TASK OBJECTIVE: Among the lines below, which ones contain the word "fall"? Copy every such line.

MATERIAL FOR THE TASK:
--- src/rtl/dog_pkg.sv ---
package dog_pkg;

   typedef struct packed {
      logic pass;
      logic clamp;
   } gate_t;

   localparam gate_t GATE_SAFE = '{pass: 1'b0, clamp: 1'b1};

   function automatic int hold_cycles(input longint clk_hz, input longint hold_ns);
      return int'((clk_hz * hold_ns) / 64'd1_000_000_000);
   endfunction

endpackage

--- src/rtl/dog_sync.sv ---
module dog_sync #(
   parameter int  STAGES  = 2,
   parameter bit  RST_VAL = 1'b0
) (
   input  logic clk,
   input  logic rst_n,
   input  logic d_i,
   output logic q_o
);
   if (STAGES < 2) begin : g_bad_stages
      $error("dog_sync: STAGES must be at least 2");
   end

   logic [STAGES-1:0] chain_q;

   for (genvar s = 0; s < STAGES; s++) begin : g_stage
      if (s == 0) begin : g_first
         always_ff @(posedge clk or negedge rst_n) begin
            if (!rst_n) chain_q[0] <= RST_VAL;
            else        chain_q[0] <= d_i;
         end
      end else begin : g_next
         always_ff @(posedge clk or negedge rst_n) begin
            if (!rst_n) chain_q[s] <= RST_VAL;
            else        chain_q[s] <= chain_q[s-1];
         end
      end
   end

   assign q_o = chain_q[STAGES-1];
endmodule

--- src/rtl/dog_arm.sv ---
module dog_arm
   import dog_pkg::*;
(
   input  logic  clk,
   input  logic  rst_n,
   input  logic  supply_ok,
   input  logic  ext_ok,
   input  logic  word_latched,
   output gate_t gates_o
);
   gate_t gates_q;
   logic  healthy;
   logic  drive_next;

   always_comb begin
      healthy    = supply_ok & ext_ok;
      drive_next = healthy & (gates_q.pass | word_latched);
   end

   always_ff @(posedge clk or negedge rst_n) begin
      if (!rst_n) begin
         gates_q <= GATE_SAFE;
      end else begin
         gates_q.pass  <= drive_next;
         gates_q.clamp <= ~drive_next;
      end
   end

   assign gates_o = gates_q;

   AST_GATES_OPPOSITE: assert property (@(posedge clk) disable iff (!rst_n)
      gates_q.pass ^ gates_q.clamp);
   AST_SUPPLY_FAULT_CLAMPS: assert property (@(posedge clk) disable iff (!rst_n)
      !supply_ok |=> (gates_q.clamp && !gates_q.pass));
   AST_EXT_RESET_CLAMPS: assert property (@(posedge clk) disable iff (!rst_n)
      !ext_ok |=> !gates_q.pass);
   AST_ARM_NEEDS_WORD: assert property (@(posedge clk) disable iff (!rst_n)
      (!gates_q.pass && !word_latched) |=> !gates_q.pass);
endmodule

--- src/rtl/dog_hold.sv ---
module dog_hold #(
   parameter int HOLD_CYCLES = 250,
   parameter bit RETRIGGER   = 1'b1
) (
   input  logic clk,
   input  logic rst_n,
   input  logic load_n,
   input  logic auto_upd,
   output logic hold_o
);
   localparam int CW = $clog2(HOLD_CYCLES + 1);

   if (HOLD_CYCLES < 1) begin : g_bad_hold
      $error("dog_hold: HOLD_CYCLES must be at least 1");
   end

   logic          load_d;
   logic          fall;
   logic          start;
   logic [CW-1:0] cnt_q;
   logic [CW-1:0] cnt_next;
   logic          hold_q;

   assign fall = load_d & ~load_n;

   if (RETRIGGER) begin : g_restart
      assign start = fall & ~auto_upd;
   end else begin : g_ignore
      assign start = fall & ~auto_upd & (cnt_q == '0);
   end

   always_comb begin
      if (start)              cnt_next = CW'(HOLD_CYCLES);
      else if (cnt_q != '0)   cnt_next = cnt_q - 1'b1;
      else                    cnt_next = '0;
   end

   always_ff @(posedge clk or negedge rst_n) begin
      if (!rst_n) begin
         load_d <= 1'b1;
         cnt_q  <= '0;
         hold_q <= 1'b0;
      end else begin
         load_d <= load_n;
         cnt_q  <= cnt_next;
         hold_q <= (cnt_next != '0);
      end
   end

   assign hold_o = hold_q;

   AST_HOLD_ON_EDGE: assert property (@(posedge clk) disable iff (!rst_n)
      (load_d && !load_n && !auto_upd) |=> hold_q);
   AST_NO_HOLD_AUTO: assert property (@(posedge clk) disable iff (!rst_n)
      (auto_upd && !hold_q) |=> !hold_q);
endmodule

--- src/rtl/dac_outguard.sv ---
module dac_outguard
   import dog_pkg::*;
#(
   parameter longint CLK_HZ      = 50_000_000,
   parameter longint HOLD_NS     = 5000,
   parameter int     SYNC_STAGES = 2,
   parameter bit     RETRIGGER   = 1'b1
) (
   input  logic clk,
   input  logic rst_n,
   input  logic supply_ok_i,
   input  logic ext_rst_n_i,
   input  logic word_latched_i,
   input  logic load_n_i,
   input  logic auto_upd_i,
   output logic pass_en_o,
   output logic clamp_en_o,
   output logic hold_o,
   output logic rst_flag_o
);
   localparam int HOLD_CYCLES = hold_cycles(CLK_HZ, HOLD_NS);

   logic  supply_s;
   logic  ext_s;
   gate_t gates;
   logic  flag_q;

   dog_sync #(.STAGES(SYNC_STAGES), .RST_VAL(1'b0)) u_sync_supply (
      .clk(clk), .rst_n(rst_n), .d_i(supply_ok_i), .q_o(supply_s));

   dog_sync #(.STAGES(SYNC_STAGES), .RST_VAL(1'b0)) u_sync_ext (
      .clk(clk), .rst_n(rst_n), .d_i(ext_rst_n_i), .q_o(ext_s));

   dog_arm u_arm (
      .clk(clk), .rst_n(rst_n), .supply_ok(supply_s), .ext_ok(ext_s),
      .word_latched(word_latched_i), .gates_o(gates));

   dog_hold #(.HOLD_CYCLES(HOLD_CYCLES), .RETRIGGER(RETRIGGER)) u_hold (
      .clk(clk), .rst_n(rst_n), .load_n(load_n_i), .auto_upd(auto_upd_i),
      .hold_o(hold_o));

   always_ff @(posedge clk or negedge rst_n) begin
      if (!rst_n) flag_q <= 1'b1;
      else        flag_q <= ~supply_s;
   end

   assign pass_en_o  = gates.pass;
   assign clamp_en_o = gates.clamp;
   assign rst_flag_o = flag_q;

   AST_FLAG_TRACKS_SUPPLY: assert property (@(posedge clk) disable iff (!rst_n)
      supply_s |=> !flag_q);
   AST_FLAG_ON_FAULT: assert property (@(posedge clk) disable iff (!rst_n)
      !supply_s |=> (flag_q && !pass_en_o));
endmodule

--- config.mk ---
export PLATFORM = sky130hd
export DESIGN_NAME = dac_outguard
export DESIGN_NICKNAME = d
export VERILOG_FILES = /design/src/rtl/dog_pkg.sv /design/src/rtl/dog_sync.sv /design/src/rtl/dog_arm.sv /design/src/rtl/dog_hold.sv /design/src/rtl/dac_outguard.sv
export SDC_FILE = /design/constraint.sdc
export NUM_CORES = 1
export LEC_CHECK = 0
export ABC_CLOCK_PERIOD_IN_PS = 3600
export BUFFER_PORTS_ARGS = -buffer_cell sky130_fd_sc_hd__buf_4
export CORE_MARGIN = 3
export CORE_UTILIZATION = 50
export DETAILED_ROUTE_END_ITERATION = 12
export GPL_TIMING_DRIVEN = 0
export HOLD_SLACK_MARGIN = 0.05
export PLACE_DENSITY = 0.72
export SYNTH_ARGS = -nofsm -noshare
export SYNTH_HDL_FRONTEND = slang
export SYNTH_SLANG_ARGS = --single-unit
--- constraint.sdc ---
create_clock -name clk -period 3.6 [get_ports clk]
set_input_delay 0.18 -clock clk [delete_from_list [all_inputs] [get_ports clk]]
set_output_delay 0.18 -clock clk [all_outputs]
set_load 0.01 [all_outputs]
Word-level counts from Yosys, hierarchy flattened
Index checks and enable logic that the tools add are counted.
- add/sub/neg operators: 1
- mux-type cells: 2
- bitwise logic cells: 9
- reduce and logical (&&, ||, !) cells: 2
- operators by type and width (operator ; number):
    two-way mux 8 bit ; 2
    nonzero test 8 bit ; 2
    subtractor 8 x 1 -> 8 bit (second input constant) ; 1
    bitwise AND 1 bit ; 4
    inverter 1 bit ; 4
    bitwise OR 1 bit ; 1
- flip-flop bits (word level): 17
- input bits: 7
- output and inout bits: 4
- word-level logic and storage cells: 24

Depth between registers and ports, before layout
Gate-level depths: netlist (run 1).
- depth after elaboration: 5
- gate-level depth with buffers: 7
- depth with buffers taken out: 7

Modules after synthesis
A second synthesis (run 1) with hierarchy kept.
- cell total of the unflattened synthesis: 70
- area total of the unflattened synthesis: 783.3 µm²
- modules (own cells, without submodules) (module ; instances ; cells an instance ; area each (µm²) ; seq. area each (µm²)):
    dog_hold ; 1 ; 60 ; 584.3 ; 251.5
    dog_sync ; 2 ; 2 ; 50.0 ; 50.0
    dog_arm ; 1 ; 4 ; 68.8 ; 51.3
    dac_outguard ; 1 ; 2 ; 30.0 ; 26.3

Least setup slack after synthesis (run 1)
No wires, ideal clock.
- path kind: flip-flop to flip-flop
- start: register u_hold.cnt_q[4]
- end: register u_hold.hold_q, in the netlist u_hold.hold_o
- setup time: 0.138 ns
- arrival: 1.772 ns
- required time: 3.462 ns
- path slack: 1.689 ns
- stages on the path, launching flop included: 5
- path buffers: 0
- period minus slack after synthesis: 1.911 ns
- cells stage by stage: dfrtp_1 or3_4 nor4_1 mux2i_1 or4b_1
- word-level cells in the longest chain between the ends: 4
- elaborated cells on any way between the ends: 5
- classes of those cells: add/sub (1); mux (2); reduce/logical (2)
- RTL lines (what ; RTL line ; text):
    start: declaration ; dog_hold.sv:20 ; logic [CW-1:0] cnt_q;
    start signal: assignment ; dog_hold.sv:45 ; cnt_q <= cnt_next;
    subtractor 8 x 1 -> 8 bit or nonzero test 8 bit (tied branches) ; dog_hold.sv:34 ; else if (cnt_q != '0) cnt_next = cnt_q - 1'b1;
    two-way mux 8 bit (*) ; dog_hold.sv:34 ;
    two-way mux 8 bit (*) ; dog_hold.sv:33 ; if (start) cnt_next = CW'(HOLD_CYCLES);
    nonzero test 8 bit (*) ; dog_hold.sv:46 ; hold_q <= (cnt_next != '0);
    end signal: assignment ; dog_hold.sv:46 ;
    end: declaration ; dog_hold.sv:22 ; logic hold_q;
Every way passes the cells marked *; elsewhere a longest branch is shown, timed or not.

Worst setup path after layout (run 1)
Same ends and word-level chain as after synthesis.

==> impl_metrics.ini, run 1 <==
[run_status]
status = completed

[finish]
nets = 89
drive_gt1_share_pct = 23.8
diodes = 0
fill_cells = 98
final_common_cell = dfrtp_1
postLayoutCellArea_um2 = 878
syn2layout_area_growth_pct = 22.5
final_cell_count_no_fill = 95
final_cell_mix = dfrtp_1 (14), buf_4 (10), inv_1 (6)

[floorplan]
die-area_mm2 = 0.00192
rows = 13
io_pins = 11
fp.dieW_um = 43.9
core_area_mm2 = 0.00132
initial_core_util_pct = 54.4
die_h_um = 43.9

[place]
port_buffers = 10
place_congestion = 0.767
place_hpwl_um = 895
placedInstanceArea_um2 = 811
dp.cells = 87

[global_route]
antenna_found_initial = 0
overflow = 0
grt_pass1_wl_um = 2260
met2_usage_pct = 25.9
grt_pass1_vias = 490
grt_start_max_net_pins = 18
grt_util_met1_pct = 21.7
grt.met3_usage_pct = 2.49
busiest_layer = met2
grt_usage_pct = 16.2

[worst_setup_path]
crit_path_end_kind = register
arrival_ns = 2.22
start_kind = register
r2r-start = u_hold.cnt_q[4]$_DFF_PN0_
cp.required_ns = 3.77
reg2reg_slack_ns = 1.55
startpoint = u_hold.cnt_q[4]$_DFF_PN0_
r2r_cells = 4
regToRegEndpoint = u_hold.hold_o$_DFF_PN0_
worstSetupPathType = register to register
crit_end = u_hold.hold_o$_DFF_PN0_
crit_path_max_fanout = 6

[logic_synthesis]
post_synth_num_cell_types = 26
yosys.area_share.xor_xnor_pct = 3.66
synthSimpleGateAreaFrac_pct = 19.5
synth_compound_area_share_pct = 10.6
synth.area.mux_share_pct = 1.40
synth_fp_nets = 70
synth_cells = 62
synth_top_family_by_area = simple AND/OR/NAND/NOR gates
synthAdderAreaFrac_pct = 1.75
syn_area_um2 = 717
yosysWarnings = 0
yosysSeqAreaShare_pct = 59.9
synthTopCellsByArea = dfrtp_1 (49%), dfstp_2 (11%), xnor2_1 (3.7%)
synth_top_area_share_pct = 48.9
postSynthAreaPerCell_um2 = 11.6
ys_seq_elements = 17
yosysTopAreaCell = dfrtp_1

[power]
power.leakage_uw = 0.000382
irDropWorstVdd_mv = 0.312
power.density_mw_per_mm2 = 562
fin_total_pwr_uw = 493

[clock_network]
root_buffer = clkbuf_4
clk_latency_ns = 0.28
numClockSinks = 17
numCtsBuffers = 3
cts-resized-gates = 0
h-tree-depth = 1
cts_tree = built
cts_hold_buf = 4
cts_buffer_depth = 2
post_cts_buffers = 0
clk_pin_slew_ns = 0.10

[timing]
finalMaxSlewViolations = 0
skew_ns = 0.00173
hold_viol_final = 0
tns_ns = 0
worst_slew_pin_slew_ns = 0.423
period_needed_ns = 2.05
setup_viol = 0
slew_headroom_pct = 71.6
rsz0062_at_grt = no
timing.fmax_ghz = 0.488
fin_crit_sh_pct = 57.0

[job]
maxCapViolCount = 0

[drt]
ant_nets = 0
post_drt_wl_per_cell_um = 13.5
viasPerCell = 5.23
drtIter0Drc = 8
drt_wl_total_um = 1280
vias = 497
drtPass1Iterations = 4
drcViolationCount = 0

[min_path]
hold_path_class = input port to register
critical path, cell delays in order, from the launching register on:
cell and delay [ns]:
dfrtp_1 0.45, or3_4 0.45, nor4_1 0.33, mux2i_1 0.26, or4b_1 0.44
power breakdown:
group | internal [uW] | switching [uW] | total [uW]
Sequential | 225 | 33.4 | 258
Combinational | 65.8 | 68.0 | 134
Clock | 41.2 | 60.1 | 101
Total | 332 | 161 | 493
metrics by stage:
step	hold WS, ns	util [%]	setup slack [ns]
global route	0.111	66.7	1.50
floorplan	-0.116	-	1.69
global placement	0.0477	61.5	1.60
finish	0.106	66.7	1.55
CTS	0.107	66.7	1.55
detailed placement	0.0515	61.5	1.57
layer usage:
metal,part of all wire (%),up-vias
met4,0.47,0
li1,-,252
met2,48,16
met3,5.0,2
met1,47,227
met5,0,-
worst min-delay path by stage:
stage | end | startpoint | depth (start not counted) | slack (ns)
global route | u_arm.gates_o[0]$_DFF_PN1_ | word_latched_i | 2 | 0.11
CTS | u_arm.gates_o[0]$_DFF_PN1_ | word_latched_i | 2 | 0.11
floorplan | u_arm.gates_o[1]$_DFF_PN0_ | rst_n | 0 | -0.12
detailed placement | u_hold.hold_o$_DFF_PN0_ | rst_n | 1 | 0.05
finish | u_arm.gates_o[0]$_DFF_PN1_ | word_latched_i | 2 | 0.11
global placement | u_hold.hold_o$_DFF_PN0_ | rst_n | 1 | 0.05
layout make-up:
class / instances / area, um^2 / share of cell area (%)
clock buffers: 3 / 22.5 / 2.56
inverters: 6 / 22.5 / 2.56
multi-input cells: 39 / 265 / 30.2
clock inverters: 1 / 5.00 / 0.570
flip-flops and latches: 17 / 429 / 48.9
repair buffers: 14 / 115 / 13.1
well taps: 15 / 18.8 / 2.14
logic make-up after synthesis:
family	Yosys count
mux	1
flops	17
buf+inv	6
compound gates	12
fa+ha+maj	1
simple gates	22
xor+xnor	3
sequential cells by signal, indices dropped and copies added, names as in the netlist:
signal / flops
rst_flag_o: 1
u_arm.gates_o: 2
u_hold.cnt_q: 8
u_hold.hold_o: 1
u_hold.load_d: 1
u_sync_ext.chain_q: 1
u_sync_ext.q_o: 1
u_sync_supply.chain_q: 1
u_sync_supply.q_o: 1
cells in the mapped netlist:
master     n
nand4b_1   1
o21ai_1    3
a31oi_1    1
nor2_1     4
o31ai_1    2
o311ai_1   1
nor3_1     3
and2_1     1
or3_4      1
nor4_1     1
o21ai_0    1
nand2_1    4
or2_1      1
ha_1       1
or4b_1     1
a311oi_1   1
dfrtp_1   14
nor2b_1    1
xnor2_1    3
inv_1      6
dfstp_2    3
o211ai_1   1
nor4_4     1
mux2i_1    1
a21oi_1    2
nand2b_1   3
No activity file was read; power rests on OpenSTA's default activity.
==> run 2, diff against run 1 <==
--- a/config.mk
+++ b/config.mk
@@ -5,14 +5,14 @@
 export SDC_FILE = /design/constraint.sdc
 export NUM_CORES = 1
 export LEC_CHECK = 0
-export ABC_CLOCK_PERIOD_IN_PS = 3600
+export ABC_CLOCK_PERIOD_IN_PS = 1850
 export BUFFER_PORTS_ARGS = -buffer_cell sky130_fd_sc_hd__buf_4
 export CORE_MARGIN = 3
-export CORE_UTILIZATION = 50
+export CORE_UTILIZATION = 47
 export DETAILED_ROUTE_END_ITERATION = 12
 export GPL_TIMING_DRIVEN = 0
 export HOLD_SLACK_MARGIN = 0.05
-export PLACE_DENSITY = 0.72
+export PLACE_DENSITY = 0.71
 export SYNTH_ARGS = -nofsm -noshare
 export SYNTH_HDL_FRONTEND = slang
 export SYNTH_SLANG_ARGS = --single-unit
==> constraint.sdc (replaced) <==
create_clock -name clk -period 1.85 [get_ports clk]
set_input_delay 0.0925 -clock clk [delete_from_list [all_inputs] [get_ports clk]]
set_output_delay 0.0925 -clock clk [all_outputs]
set_load 0.01 [all_outputs]
==> run 2 against run 1 <==
Net effect: count of clock-buffer cells in the layout stayed put; clock power up 91%; worst setup slack lost 1.5 ns; power rose by 120%.
==> impl_metrics.ini, run 2 (synthesized netlist as in run 1, its figures left out) <==
[drt]
ant_nets = 0
drtPass1Iterations = 4
post_drt_wl_per_cell_um = 13.1
drcViolationCount = 0
drt_wl_total_um = 1340
vias = 549
viasPerCell = 5.38
drtIter0Drc = 6

[finish]
final_cell_mix = buf_4 (16), dfrtp_1 (14), inv_1 (6)
final_core_util_pct = 72.2
diodes = 0
regMostFlops = u_hold.cnt_q
syn2layout_area_growth_pct = 37.5
largest_reg_flops = 8
postLayoutCellArea_um2 = 986
fill_cells = 97
seq_area_um2 = 429
drive_gt1_share_pct = 35.6
multiInputGateArea_um2 = 318
final_common_cell = buf_4
nets = 96

[global_route]
overflow = 0
grt_start_max_net_pins = 18
antenna_found_initial = 0
grt_pass1_wl_um = 2360
grt_usage_pct = 16.2
grt_pass1_vias = 558

[place]
placedInstanceArea_um2 = 826
port_buffers = 10
place_hpwl_um = 832
place_congestion = 0.754

[timing]
setup_viol = 0
period_needed_ns = 1.82
hold_viol_final = 0
timing.fmax_ghz = 0.549
rsz0062_at_grt = yes
fin_crit_sh_pct = 98.5
skew_ns = 0.00224
worst_slew_pin_slew_ns = 0.316
finalMaxSlewViolations = 0
slew_headroom_pct = 78.6
hold_ws_ns = 0.192

[min_path]
hold_path_class = input port to async pin

[clock_network]
numClockSinks = 17
numCtsBuffers = 3
cts_tree = built
clk_pin_slew_ns = 0.10
cts_buffer_depth = 2
root_buffer = clkbuf_4
clk_latency_ns = 0.28
h-tree-depth = 1

[job]
maxCapViolCount = 0

[power]
power.density_mw_per_mm2 = 1120
power.leakage_uw = 0.000445
fin_total_pwr_uw = 1100
irDropWorstVdd_mv = 0.817

[floorplan]
io_pins = 11
core_area_mm2 = 0.00137
rows = 13
die-area_mm2 = 0.00203
initial_core_util_pct = 52.5
die_h_um = 45.1
fp.dieW_um = 45.1

[worst_setup_path]
start_kind = register
worstSetupPathType = register to register
crit_path_max_fanout = 5
cp.required_ns = 2.01
crit_path_end_kind = register
r2r_cells = 4
arrival_ns = 1.98

[run_status]
status = completed
run 2: cell count changes in the layout (fill, tap and decap cells not counted), sizes merged:
cell | before | now
buf | 10 | 16
dlygate4sd3 | 4 | 5
run 2: cell type report:
type | instances | share of cell area [%]
timing repair buffer | 21 | 17.3
clock buffer | 3 | 2.28
multi-input combinational | 39 | 32.2
sequential | 17 | 43.5
inverter | 6 | 2.28
tap | 15 | 1.90
clock inverter | 1 | 0.508
run 2: metal layers:
layer	vias up	global-route usage [%]	part of all wire, %
met5	-	0	0
met4	0	8.77	0.90
met3	2	2.39	3.6
met2	9	26.3	48
met1	269	20.7	48
li1	269	-	-
run 2: path summary, 6_finish.rpt:
check | start | to | slack, ns
max reg2reg | u_hold.cnt_q[2]$_DFF_PN0_ | u_hold.hold_o$_DFF_PN0_ | 0.03
max in group asynchronous | rst_n | u_hold.load_d$_DFF_PN1_ | 1.41
max | u_hold.cnt_q[2]$_DFF_PN0_ | u_hold.hold_o$_DFF_PN0_ | 0.03
min in group clk | auto_upd_i | u_hold.cnt_q[7]$_DFF_PN0_ | 0.22
min reg2reg | u_sync_ext.chain_q[0]$_DFF_PN0_ | u_sync_ext.q_o$_DFF_PN0_ | 0.36
min | rst_n | u_sync_supply.q_o$_DFF_PN0_ | 0.19
run 2: worst max-delay path, stage by stage, from the launching register on:
cell	delay, ns
dfrtp_1	0.40
or3_4	0.45
nor4_4	0.16
mux2i_1	0.24
or4b_1	0.44
run 2: report_power, final:
group / internal, uW / switching (uW) / total (uW)
combinational: 221 / 201 / 422
clock: 80.2 / 113 / 193
sequential: 437 / 47.8 / 485
run 2: through the flow:
step                      setup TNS (ns)  instances  worst slack, ns
after floorplan                        0         62          0.00805
after global placement            -0.169         87           -0.169
after detailed placement          -0.187         87           -0.187
after CTS                        -0.0117        101          -0.0117
after global routing             -0.0375        102          -0.0375
final                                  0        102           0.0275
run 2: timing repair:
item | 4_1_cts | 5_1_grt
hold endpoints to repair | 21 | 0
buffers inserted | 5 | 1
resized for setup | 2 | 6
setup endpoints to repair | 1 | 1
hold buffers | 5 | 0
pin swaps | 4 | 5
gates cloned | 0 | 0
==> run 3, diff against run 2 <==
--- a/config.mk
+++ b/config.mk
@@ -8,11 +8,13 @@
 export ABC_CLOCK_PERIOD_IN_PS = 1850
 export BUFFER_PORTS_ARGS = -buffer_cell sky130_fd_sc_hd__buf_4
 export CORE_MARGIN = 3
-export CORE_UTILIZATION = 47
+export CORE_UTILIZATION = 50
+export CTS_BUF_LIST = sky130_fd_sc_hd__clkbuf_8
 export DETAILED_ROUTE_END_ITERATION = 12
 export GPL_TIMING_DRIVEN = 0
 export HOLD_SLACK_MARGIN = 0.05
-export PLACE_DENSITY = 0.71
+export MAX_ROUTING_LAYER = met4
+export PLACE_DENSITY = 0.74
 export SYNTH_ARGS = -nofsm -noshare
 export SYNTH_HDL_FRONTEND = slang
 export SYNTH_SLANG_ARGS = --single-unit
==> constraint.sdc (replaced) <==
create_clock -name clk -period 1.85 [get_ports clk]
set_input_delay 0.37 -clock clk [delete_from_list [all_inputs] [get_ports clk]]
set_output_delay 0.37 -clock clk [all_outputs]
set_load 0.01 [all_outputs]
==> run 3 against run 2 <==
Net effect: the run now ends with negative setup slack left; clock power is 41% higher; sequential power hardly changed; power is 3.6% higher; via count is 2.6% lower; utilization is 1.7 points higher; routed wire length is 6.8% higher; fmax is 2.5% lower; critical path type unchanged; largest cell class unchanged.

ANSWER SPACE:
   logic          fall;
   assign fall = load_d & ~load_n;
      assign start = fall & ~auto_upd;
      assign start = fall & ~auto_upd & (cnt_q == '0);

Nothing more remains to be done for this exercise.